According to a study published in the Harvard Business Review, more than 40% of participants in High Potential Development programmes may not have been suitable. The reasons for this mismatch were an overemphasis on technical and professional expertise, results (performance) and cultural fit, compared to the weight given to strategic vision and leadership skills or the ability of participants to motivate their teams.
Those companies that invest in their human capital, in the management and development of their talents (Talent Management) and do so while using a rigorous assessment methodology and scientifically backed psychometric tools are those that will remain successful and competitive in the long term.
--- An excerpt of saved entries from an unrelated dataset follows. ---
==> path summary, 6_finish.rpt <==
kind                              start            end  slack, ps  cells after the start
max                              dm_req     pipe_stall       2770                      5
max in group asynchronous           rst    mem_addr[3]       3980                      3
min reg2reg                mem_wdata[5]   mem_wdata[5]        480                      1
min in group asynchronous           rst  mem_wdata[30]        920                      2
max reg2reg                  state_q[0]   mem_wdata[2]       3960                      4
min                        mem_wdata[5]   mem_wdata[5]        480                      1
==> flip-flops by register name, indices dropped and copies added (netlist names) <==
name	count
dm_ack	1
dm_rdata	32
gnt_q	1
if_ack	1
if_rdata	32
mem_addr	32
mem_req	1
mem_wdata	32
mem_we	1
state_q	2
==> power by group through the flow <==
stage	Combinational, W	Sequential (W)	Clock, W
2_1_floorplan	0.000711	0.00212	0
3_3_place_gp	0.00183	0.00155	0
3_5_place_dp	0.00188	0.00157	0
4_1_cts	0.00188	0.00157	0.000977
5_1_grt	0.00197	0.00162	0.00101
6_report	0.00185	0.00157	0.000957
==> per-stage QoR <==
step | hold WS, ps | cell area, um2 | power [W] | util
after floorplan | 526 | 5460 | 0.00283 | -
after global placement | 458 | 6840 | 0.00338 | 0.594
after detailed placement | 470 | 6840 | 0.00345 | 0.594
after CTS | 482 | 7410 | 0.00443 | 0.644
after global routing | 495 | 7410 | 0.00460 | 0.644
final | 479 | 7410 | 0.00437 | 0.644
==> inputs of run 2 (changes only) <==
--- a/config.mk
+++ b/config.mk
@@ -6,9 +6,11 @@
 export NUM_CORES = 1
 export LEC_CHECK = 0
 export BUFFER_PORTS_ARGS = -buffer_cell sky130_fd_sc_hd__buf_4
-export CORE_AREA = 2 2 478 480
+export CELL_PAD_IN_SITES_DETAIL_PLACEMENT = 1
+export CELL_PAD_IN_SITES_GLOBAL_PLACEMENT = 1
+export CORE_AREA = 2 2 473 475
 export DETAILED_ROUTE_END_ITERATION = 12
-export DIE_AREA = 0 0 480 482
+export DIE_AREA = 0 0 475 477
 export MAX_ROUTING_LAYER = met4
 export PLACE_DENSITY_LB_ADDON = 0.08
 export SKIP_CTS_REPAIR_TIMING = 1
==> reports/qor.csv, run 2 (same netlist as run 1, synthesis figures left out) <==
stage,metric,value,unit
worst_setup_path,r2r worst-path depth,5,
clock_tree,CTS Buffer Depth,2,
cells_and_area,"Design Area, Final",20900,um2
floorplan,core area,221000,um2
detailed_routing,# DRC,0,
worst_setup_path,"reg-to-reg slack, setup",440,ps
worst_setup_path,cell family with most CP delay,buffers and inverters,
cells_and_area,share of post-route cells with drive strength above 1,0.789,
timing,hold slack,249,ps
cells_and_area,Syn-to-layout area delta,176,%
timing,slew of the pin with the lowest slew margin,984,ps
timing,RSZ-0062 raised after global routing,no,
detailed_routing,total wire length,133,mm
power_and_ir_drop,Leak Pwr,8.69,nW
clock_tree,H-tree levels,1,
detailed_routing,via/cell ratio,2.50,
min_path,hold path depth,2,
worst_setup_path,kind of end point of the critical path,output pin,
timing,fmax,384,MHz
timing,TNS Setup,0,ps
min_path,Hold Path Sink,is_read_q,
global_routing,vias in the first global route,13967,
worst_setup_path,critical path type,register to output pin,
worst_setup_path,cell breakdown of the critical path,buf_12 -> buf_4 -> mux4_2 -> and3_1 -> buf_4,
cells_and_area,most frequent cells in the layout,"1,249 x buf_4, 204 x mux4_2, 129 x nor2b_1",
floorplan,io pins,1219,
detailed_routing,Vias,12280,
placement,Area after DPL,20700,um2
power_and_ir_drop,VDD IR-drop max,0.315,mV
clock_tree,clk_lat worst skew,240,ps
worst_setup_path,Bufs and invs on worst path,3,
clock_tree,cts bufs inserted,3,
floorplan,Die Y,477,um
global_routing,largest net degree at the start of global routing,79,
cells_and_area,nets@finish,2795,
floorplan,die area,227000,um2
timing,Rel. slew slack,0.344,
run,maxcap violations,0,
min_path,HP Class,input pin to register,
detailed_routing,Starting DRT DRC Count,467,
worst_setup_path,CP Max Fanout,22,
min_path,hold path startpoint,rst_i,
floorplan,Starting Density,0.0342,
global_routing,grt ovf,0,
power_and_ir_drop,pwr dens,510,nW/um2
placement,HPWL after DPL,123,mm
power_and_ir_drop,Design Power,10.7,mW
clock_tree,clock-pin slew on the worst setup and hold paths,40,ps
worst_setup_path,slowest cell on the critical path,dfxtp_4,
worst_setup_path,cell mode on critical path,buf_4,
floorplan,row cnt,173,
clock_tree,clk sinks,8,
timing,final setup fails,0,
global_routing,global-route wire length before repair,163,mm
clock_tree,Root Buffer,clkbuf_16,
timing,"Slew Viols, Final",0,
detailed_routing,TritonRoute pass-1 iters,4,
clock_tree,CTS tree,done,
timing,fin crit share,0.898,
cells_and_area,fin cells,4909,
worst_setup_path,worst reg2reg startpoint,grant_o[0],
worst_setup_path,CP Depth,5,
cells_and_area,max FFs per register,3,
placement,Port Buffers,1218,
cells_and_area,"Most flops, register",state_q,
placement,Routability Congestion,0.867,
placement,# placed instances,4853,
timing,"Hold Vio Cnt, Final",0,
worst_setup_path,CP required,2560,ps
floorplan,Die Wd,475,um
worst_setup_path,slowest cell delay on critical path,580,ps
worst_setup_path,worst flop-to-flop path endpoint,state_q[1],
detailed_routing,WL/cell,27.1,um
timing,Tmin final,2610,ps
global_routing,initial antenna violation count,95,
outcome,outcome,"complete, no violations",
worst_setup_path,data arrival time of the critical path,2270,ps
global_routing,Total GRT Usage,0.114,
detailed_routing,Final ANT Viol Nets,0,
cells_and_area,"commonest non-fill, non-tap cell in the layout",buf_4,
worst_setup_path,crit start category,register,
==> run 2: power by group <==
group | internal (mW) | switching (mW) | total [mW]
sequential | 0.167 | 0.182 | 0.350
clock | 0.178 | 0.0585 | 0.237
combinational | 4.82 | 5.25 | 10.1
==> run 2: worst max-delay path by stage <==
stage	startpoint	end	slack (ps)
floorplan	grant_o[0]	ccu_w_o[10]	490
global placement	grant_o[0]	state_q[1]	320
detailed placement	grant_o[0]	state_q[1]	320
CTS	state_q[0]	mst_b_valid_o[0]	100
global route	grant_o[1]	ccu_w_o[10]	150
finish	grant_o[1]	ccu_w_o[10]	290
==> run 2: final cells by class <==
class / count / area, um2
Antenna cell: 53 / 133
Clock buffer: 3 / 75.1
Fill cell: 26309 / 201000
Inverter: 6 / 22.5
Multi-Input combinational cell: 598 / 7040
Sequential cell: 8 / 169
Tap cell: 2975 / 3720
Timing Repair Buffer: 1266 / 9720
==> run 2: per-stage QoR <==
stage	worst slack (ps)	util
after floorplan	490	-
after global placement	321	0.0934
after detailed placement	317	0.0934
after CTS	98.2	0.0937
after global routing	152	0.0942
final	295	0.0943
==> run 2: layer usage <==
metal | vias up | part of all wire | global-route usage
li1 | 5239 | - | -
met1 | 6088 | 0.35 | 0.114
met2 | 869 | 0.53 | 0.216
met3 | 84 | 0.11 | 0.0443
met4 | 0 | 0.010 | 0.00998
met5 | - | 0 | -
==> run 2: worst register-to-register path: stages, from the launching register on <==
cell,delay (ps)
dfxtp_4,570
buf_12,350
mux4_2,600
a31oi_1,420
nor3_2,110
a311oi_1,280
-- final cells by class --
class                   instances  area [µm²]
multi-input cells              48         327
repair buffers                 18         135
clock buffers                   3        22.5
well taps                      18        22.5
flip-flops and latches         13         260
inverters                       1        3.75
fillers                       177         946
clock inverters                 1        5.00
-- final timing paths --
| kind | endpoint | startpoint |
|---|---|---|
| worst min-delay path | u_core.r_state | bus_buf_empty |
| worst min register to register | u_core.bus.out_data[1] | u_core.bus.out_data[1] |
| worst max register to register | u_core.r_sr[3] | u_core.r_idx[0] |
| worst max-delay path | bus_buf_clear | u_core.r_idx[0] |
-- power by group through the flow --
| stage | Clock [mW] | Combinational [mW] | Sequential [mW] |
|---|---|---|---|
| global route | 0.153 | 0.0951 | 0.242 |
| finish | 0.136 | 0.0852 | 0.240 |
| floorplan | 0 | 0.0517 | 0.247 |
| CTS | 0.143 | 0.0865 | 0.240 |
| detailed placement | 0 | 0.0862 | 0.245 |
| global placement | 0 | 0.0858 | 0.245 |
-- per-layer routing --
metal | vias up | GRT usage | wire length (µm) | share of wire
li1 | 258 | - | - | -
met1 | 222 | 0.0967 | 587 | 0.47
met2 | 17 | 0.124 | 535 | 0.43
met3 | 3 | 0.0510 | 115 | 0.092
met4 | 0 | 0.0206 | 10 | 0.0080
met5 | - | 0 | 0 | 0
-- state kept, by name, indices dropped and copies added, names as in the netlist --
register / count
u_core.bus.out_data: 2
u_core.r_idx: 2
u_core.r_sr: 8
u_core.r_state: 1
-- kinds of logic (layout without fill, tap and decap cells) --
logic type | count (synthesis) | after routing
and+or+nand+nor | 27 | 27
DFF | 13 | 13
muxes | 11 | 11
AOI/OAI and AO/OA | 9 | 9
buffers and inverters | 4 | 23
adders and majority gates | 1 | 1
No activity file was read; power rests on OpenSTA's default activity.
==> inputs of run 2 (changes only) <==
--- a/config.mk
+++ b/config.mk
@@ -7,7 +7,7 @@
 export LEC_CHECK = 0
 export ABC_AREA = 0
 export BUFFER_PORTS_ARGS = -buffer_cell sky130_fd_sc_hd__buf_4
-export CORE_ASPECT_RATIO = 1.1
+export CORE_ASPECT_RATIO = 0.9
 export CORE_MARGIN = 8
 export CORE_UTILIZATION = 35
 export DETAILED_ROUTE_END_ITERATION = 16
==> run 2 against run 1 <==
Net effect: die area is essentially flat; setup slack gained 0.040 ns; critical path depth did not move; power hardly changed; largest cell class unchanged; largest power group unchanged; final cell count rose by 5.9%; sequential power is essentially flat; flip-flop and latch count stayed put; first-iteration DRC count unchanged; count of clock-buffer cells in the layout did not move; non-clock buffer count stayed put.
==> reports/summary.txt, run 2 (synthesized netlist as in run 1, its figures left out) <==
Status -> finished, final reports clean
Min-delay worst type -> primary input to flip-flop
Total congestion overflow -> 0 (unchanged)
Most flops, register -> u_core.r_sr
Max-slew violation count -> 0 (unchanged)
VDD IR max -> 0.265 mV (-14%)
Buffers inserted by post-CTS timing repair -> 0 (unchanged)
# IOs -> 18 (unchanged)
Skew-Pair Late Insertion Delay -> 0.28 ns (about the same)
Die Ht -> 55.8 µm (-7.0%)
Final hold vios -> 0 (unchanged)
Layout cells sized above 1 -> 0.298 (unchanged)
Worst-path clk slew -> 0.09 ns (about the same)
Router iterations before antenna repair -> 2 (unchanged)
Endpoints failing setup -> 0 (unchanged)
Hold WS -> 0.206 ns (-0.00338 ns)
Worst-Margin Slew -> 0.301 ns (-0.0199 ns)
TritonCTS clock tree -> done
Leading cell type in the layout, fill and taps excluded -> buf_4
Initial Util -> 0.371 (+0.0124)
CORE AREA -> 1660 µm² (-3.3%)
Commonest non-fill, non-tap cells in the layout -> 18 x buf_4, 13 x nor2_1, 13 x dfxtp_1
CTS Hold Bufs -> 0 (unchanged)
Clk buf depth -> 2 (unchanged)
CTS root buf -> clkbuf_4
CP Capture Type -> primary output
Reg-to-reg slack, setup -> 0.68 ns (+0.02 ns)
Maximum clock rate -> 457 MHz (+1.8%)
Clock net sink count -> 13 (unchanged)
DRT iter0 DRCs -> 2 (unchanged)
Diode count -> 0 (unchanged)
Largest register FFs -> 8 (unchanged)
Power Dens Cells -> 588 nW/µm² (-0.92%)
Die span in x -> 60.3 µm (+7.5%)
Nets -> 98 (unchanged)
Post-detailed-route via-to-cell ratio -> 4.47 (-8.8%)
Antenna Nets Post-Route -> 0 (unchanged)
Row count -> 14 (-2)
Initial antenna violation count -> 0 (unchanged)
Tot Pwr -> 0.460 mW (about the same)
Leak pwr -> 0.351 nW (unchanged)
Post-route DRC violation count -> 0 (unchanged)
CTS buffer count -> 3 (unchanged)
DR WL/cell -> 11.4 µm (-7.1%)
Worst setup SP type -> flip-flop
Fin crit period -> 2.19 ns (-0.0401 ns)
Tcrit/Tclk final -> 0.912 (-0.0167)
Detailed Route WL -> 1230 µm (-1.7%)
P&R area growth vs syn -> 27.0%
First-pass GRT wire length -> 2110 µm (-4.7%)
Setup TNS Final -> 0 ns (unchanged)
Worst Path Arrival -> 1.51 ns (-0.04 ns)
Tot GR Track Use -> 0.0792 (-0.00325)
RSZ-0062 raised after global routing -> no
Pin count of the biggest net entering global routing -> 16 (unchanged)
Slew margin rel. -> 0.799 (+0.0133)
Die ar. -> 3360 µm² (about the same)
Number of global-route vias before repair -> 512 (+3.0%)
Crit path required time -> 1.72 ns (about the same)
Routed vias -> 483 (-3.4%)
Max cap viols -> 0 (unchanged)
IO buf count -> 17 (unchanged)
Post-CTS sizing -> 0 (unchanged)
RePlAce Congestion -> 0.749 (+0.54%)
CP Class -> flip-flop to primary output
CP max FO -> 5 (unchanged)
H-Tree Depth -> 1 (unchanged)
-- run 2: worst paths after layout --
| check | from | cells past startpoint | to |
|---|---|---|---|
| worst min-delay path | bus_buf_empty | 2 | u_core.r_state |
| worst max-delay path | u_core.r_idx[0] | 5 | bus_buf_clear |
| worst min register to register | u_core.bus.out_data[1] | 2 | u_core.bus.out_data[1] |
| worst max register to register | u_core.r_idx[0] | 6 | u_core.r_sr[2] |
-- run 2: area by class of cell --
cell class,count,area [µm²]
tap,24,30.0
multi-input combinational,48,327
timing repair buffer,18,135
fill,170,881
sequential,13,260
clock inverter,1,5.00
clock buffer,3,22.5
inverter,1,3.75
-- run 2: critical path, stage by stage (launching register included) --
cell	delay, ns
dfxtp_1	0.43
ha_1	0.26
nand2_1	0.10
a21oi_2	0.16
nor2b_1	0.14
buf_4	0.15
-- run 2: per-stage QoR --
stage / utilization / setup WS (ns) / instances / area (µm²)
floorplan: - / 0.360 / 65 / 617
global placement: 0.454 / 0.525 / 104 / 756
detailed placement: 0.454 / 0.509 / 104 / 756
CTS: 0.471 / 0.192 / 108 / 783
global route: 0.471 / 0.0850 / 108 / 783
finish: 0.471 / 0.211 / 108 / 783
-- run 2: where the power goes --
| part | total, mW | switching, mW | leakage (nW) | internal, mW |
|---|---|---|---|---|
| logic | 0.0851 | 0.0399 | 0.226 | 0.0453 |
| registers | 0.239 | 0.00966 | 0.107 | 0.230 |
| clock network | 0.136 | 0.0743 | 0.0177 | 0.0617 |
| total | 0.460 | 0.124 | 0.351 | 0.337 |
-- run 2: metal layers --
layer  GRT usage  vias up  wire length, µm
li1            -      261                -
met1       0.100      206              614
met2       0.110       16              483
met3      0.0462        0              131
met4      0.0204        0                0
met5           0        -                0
## config.mk

```make
export PLATFORM = sky130hd
export DESIGN_NAME = fifo_level_flat
export DESIGN_NICKNAME = d
export VERILOG_FILES = /design/src/rtl/fifo_level_pkg.sv /design/src/rtl/fifo_level_if.sv /design/src/rtl/fifo_level_mem.sv /design/src/rtl/fifo_level.sv /design/src/flat_wrapper.sv
export SDC_FILE = /design/constraint.sdc
export NUM_CORES = 1
export LEC_CHECK = 0
export CELL_PAD_IN_SITES_DETAIL_PLACEMENT = 2
export CELL_PAD_IN_SITES_GLOBAL_PLACEMENT = 2
export CORE_UTILIZATION = 44
export DETAILED_ROUTE_END_ITERATION = 7
export PLACE_DENSITY_LB_ADDON = 0.1
export SLEW_MARGIN = 10
export SYNTH_ARGS = -nofsm -noshare
export SYNTH_HDL_FRONTEND = slang
export SYNTH_SLANG_ARGS = --single-unit
```

## constraint.sdc

```tcl
create_clock -name clk -period 2.2 [get_ports clk]
set_input_delay 0.33 -clock clk [delete_from_list [all_inputs] [get_ports clk]]
set_output_delay 0.33 -clock clk [all_outputs]
set_load 0.1 [all_outputs]
```
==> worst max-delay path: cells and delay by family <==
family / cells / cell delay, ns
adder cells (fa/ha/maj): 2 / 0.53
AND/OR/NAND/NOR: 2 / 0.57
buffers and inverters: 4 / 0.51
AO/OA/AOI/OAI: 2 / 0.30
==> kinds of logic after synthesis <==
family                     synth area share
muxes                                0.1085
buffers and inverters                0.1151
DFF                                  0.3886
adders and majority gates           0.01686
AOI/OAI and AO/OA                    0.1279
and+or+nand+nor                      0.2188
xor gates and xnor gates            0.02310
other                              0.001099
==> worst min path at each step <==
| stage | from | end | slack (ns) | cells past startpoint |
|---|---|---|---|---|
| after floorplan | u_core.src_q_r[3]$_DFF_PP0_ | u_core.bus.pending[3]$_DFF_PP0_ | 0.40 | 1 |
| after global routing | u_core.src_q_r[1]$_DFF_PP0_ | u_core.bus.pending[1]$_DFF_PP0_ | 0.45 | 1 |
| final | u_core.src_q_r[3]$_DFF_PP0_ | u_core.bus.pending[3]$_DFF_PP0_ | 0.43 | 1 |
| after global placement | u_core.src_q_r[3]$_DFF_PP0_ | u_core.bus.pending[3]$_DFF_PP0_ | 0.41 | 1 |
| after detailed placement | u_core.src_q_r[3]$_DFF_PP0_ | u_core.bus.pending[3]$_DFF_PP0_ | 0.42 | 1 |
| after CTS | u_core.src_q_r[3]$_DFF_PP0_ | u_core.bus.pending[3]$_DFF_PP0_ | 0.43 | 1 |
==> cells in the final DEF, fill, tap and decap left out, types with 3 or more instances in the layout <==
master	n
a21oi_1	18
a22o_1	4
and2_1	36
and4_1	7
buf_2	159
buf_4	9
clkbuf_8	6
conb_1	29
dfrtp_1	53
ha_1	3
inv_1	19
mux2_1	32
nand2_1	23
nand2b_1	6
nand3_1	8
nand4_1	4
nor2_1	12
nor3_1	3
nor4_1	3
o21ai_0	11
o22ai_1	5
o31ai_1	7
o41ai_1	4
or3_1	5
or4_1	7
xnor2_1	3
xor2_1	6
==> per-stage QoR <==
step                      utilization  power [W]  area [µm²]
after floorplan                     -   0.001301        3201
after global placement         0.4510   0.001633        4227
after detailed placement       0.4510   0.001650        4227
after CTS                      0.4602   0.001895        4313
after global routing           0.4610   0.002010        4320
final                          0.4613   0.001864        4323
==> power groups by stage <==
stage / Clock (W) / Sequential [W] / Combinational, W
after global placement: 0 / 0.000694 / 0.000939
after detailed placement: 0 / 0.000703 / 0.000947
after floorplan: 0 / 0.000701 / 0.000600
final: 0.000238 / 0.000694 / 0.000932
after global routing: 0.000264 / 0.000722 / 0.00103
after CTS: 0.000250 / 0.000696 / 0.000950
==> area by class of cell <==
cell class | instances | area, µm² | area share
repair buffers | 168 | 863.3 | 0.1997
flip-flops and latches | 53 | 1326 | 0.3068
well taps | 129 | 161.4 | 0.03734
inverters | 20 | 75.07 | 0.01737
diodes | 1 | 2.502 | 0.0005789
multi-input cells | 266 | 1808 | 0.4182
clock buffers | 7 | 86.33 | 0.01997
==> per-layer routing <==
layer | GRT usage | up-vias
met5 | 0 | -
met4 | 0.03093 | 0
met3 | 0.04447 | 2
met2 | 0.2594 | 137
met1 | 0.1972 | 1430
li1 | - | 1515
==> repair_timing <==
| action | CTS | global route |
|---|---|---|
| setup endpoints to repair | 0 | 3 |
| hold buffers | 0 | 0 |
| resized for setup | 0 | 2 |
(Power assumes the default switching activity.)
--- src/rtl/keypad_pkg.sv ---
// Shared definitions for the keypad scanner.
//   - Col drive patterns (active-low one-hot), scanned COL_0 -> COL_3
//   - KEY_NONE: 5-bit key result, bit 4 set means "no key", low nibble is the hex code
//   - deb_state_e: debounce FSM states
//   - decode_key: maps a driven column and a single-low row to its hex code
package keypad_pkg;

   localparam logic [3:0] COL_0 = 4'b0111;
   localparam logic [3:0] COL_1 = 4'b1011;
   localparam logic [3:0] COL_2 = 4'b1101;
   localparam logic [3:0] COL_3 = 4'b1110;

   localparam logic [4:0] KEY_NONE = 5'b1_0000;

   typedef enum logic [1:0] {StIdle, StConfirm, StPressed} deb_state_e;

   // Row must contain exactly one low bit; anything else returns 0.
   function automatic logic [3:0] decode_key(input logic [3:0] col, input logic [3:0] row);
      logic [3:0] code;
      code = 4'h0;
      case (col)
         COL_0: case (row)
            4'b0111: code = 4'h1;
            4'b1011: code = 4'h4;
            4'b1101: code = 4'h7;
            4'b1110: code = 4'h0;
            default: code = 4'h0;
         endcase
         COL_1: case (row)
            4'b0111: code = 4'h2;
            4'b1011: code = 4'h5;
            4'b1101: code = 4'h8;
            4'b1110: code = 4'hF;
            default: code = 4'h0;
         endcase
         COL_2: case (row)
            4'b0111: code = 4'h3;
            4'b1011: code = 4'h6;
            4'b1101: code = 4'h9;
            4'b1110: code = 4'hE;
            default: code = 4'h0;
         endcase
         COL_3: case (row)
            4'b0111: code = 4'hA;
            4'b1011: code = 4'hB;
            4'b1101: code = 4'hC;
            4'b1110: code = 4'hD;
            default: code = 4'h0;
         endcase
         default: code = 4'h0;
      endcase
      return code;
   endfunction

endpackage

--- src/rtl/kypd_debounce.sv ---
// Frame-level debounce FSM.
//   clk, rst_n    : clock, async active-low reset
//   frame_valid   : one-cycle strobe, frame_result is a new frame
//   frame_result  : 5-bit key result of the frame (KEY_NONE or {0,code})
//   stable        : debounced key result (registered)
//   press_evt     : combinational, high in the frame_valid cycle that makes a key stable
//   evt_code      : code belonging to press_evt
module kypd_debounce
   import keypad_pkg::*;
#(
   parameter int unsigned DEBOUNCE_FRAMES = 4
) (
   input  logic       clk,
   input  logic       rst_n,
   input  logic       frame_valid,
   input  logic [4:0] frame_result,
   output logic [4:0] stable,
   output logic       press_evt,
   output logic [3:0] evt_code
);

   localparam int unsigned MW = $clog2(DEBOUNCE_FRAMES + 1);
   localparam logic [MW-1:0] DF = MW'(DEBOUNCE_FRAMES);

   deb_state_e    state_q, state_d;
   logic [4:0]    stable_q, stable_d;
   logic [4:0]    cand_q, cand_d;
   logic [MW-1:0] match_q, match_d;
   logic          accept;

   always_ff @(posedge clk or negedge rst_n) begin
      if (!rst_n) begin
         state_q  <= StIdle;
         stable_q <= KEY_NONE;
         cand_q   <= KEY_NONE;
         match_q  <= '0;
      end else begin
         state_q  <= state_d;
         stable_q <= stable_d;
         cand_q   <= cand_d;
         match_q  <= match_d;
      end
   end

   always_comb begin
      state_d   = state_q;
      stable_d  = stable_q;
      cand_d    = cand_q;
      match_d   = match_q;
      accept    = 1'b0;
      press_evt = 1'b0;
      evt_code  = frame_result[3:0];
      if (frame_valid) begin
         case (state_q)
            StIdle, StPressed: begin
               if (frame_result != stable_q) begin
                  cand_d  = frame_result;
                  match_d = MW'(1);
                  if (DF == MW'(1)) accept = 1'b1;
                  else state_d = StConfirm;
               end
            end
            StConfirm: begin
               if (frame_result == stable_q) begin
                  // Candidate abandoned: stable value reasserted itself.
                  state_d = (stable_q == KEY_NONE) ? StIdle : StPressed;
               end else if (frame_result == cand_q) begin
                  match_d = match_q + MW'(1);
                  if (match_d == DF) accept = 1'b1;
               end else begin
                  cand_d  = frame_result;
                  match_d = MW'(1);
                  if (DF == MW'(1)) accept = 1'b1;
               end
            end
            default: state_d = StIdle;
         endcase
         if (accept) begin
            stable_d  = frame_result;
            state_d   = (frame_result == KEY_NONE) ? StIdle : StPressed;
            press_evt = (frame_result != KEY_NONE);
         end
      end
   end

   assign stable = stable_q;

endmodule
In order to ensure this ongoing talent optimization, companies need to solve an equation with 3 unknowns: people, time and place, the winning formula for companies being to always have the right person, at the right time, in the right place. This is of course particularly important when setting up leadership or high potential development programs, as these can only be successful if they enable the best possible combination to be found every time.
While the equation is valid for all employees of a company, it is particularly crucial when it comes to high potentials: in this case, it is of course important to identify the people with the best performance, the best technical skills, the best cognitive abilities, who are highly motivated and who reflect the company’s culture in their behaviour, but this is not sufficient. These people must also have development potential in terms of leadership skills, strategic vision as well as outstanding emotional and social skills to be able to occupy strategic positions at management level.
To be successful, the company needs to ask itself the questions that will allow it to find the best possible combination each time. This reflection and analysis can be structured around the three variables of time, place and people.
Time: the right moment, the context
It is important to be aware of what is happening inside the company, but also outside and therefore to ask the question:
- Where does the company stand in relation to external factors such as competition, technological advances, etc. and what are the major challenges the company has to address to ensure its long-term stability?
After this initial observation, other questions may be relevant. It will also be important to understand the reasons why the company would set up a high potential identification program:
- Is it about succession planning?
- Is it about filling strategic positions following a change (merger, takeover, restructuring, etc.)?
- Is it about identifying young graduates with the best potential for development?
- Is it about increasing diversity in management teams to boost performance?
- Is it about putting in place leaders who can support significant change in the company?
- Is it about developing new skills that are still under-represented in the company?
- Is it about securing the human resources needed to manage new projects?
More generally, it is important for companies to think about the challenges they have to address in order to remain competitive, but also to be clear-sighted so as not to “miss” the right moment. Decision-makers will need organisational awareness, mental agility and a great deal of empathy in order to adjust quickly to new requirements and to be one step ahead of future needs. A typical example of an unavoidable challenge is the digital revolution.
The place: the right place, the right position, the right role, the right function, the right process. All this while considering current requirements and future needs. So, decision-makers have to regularly ask themselves questions around the variable « place, location »:
- What are the key areas and roles within the company at the moment, namely those that are strategic and that ensure the company’s long-term development and success?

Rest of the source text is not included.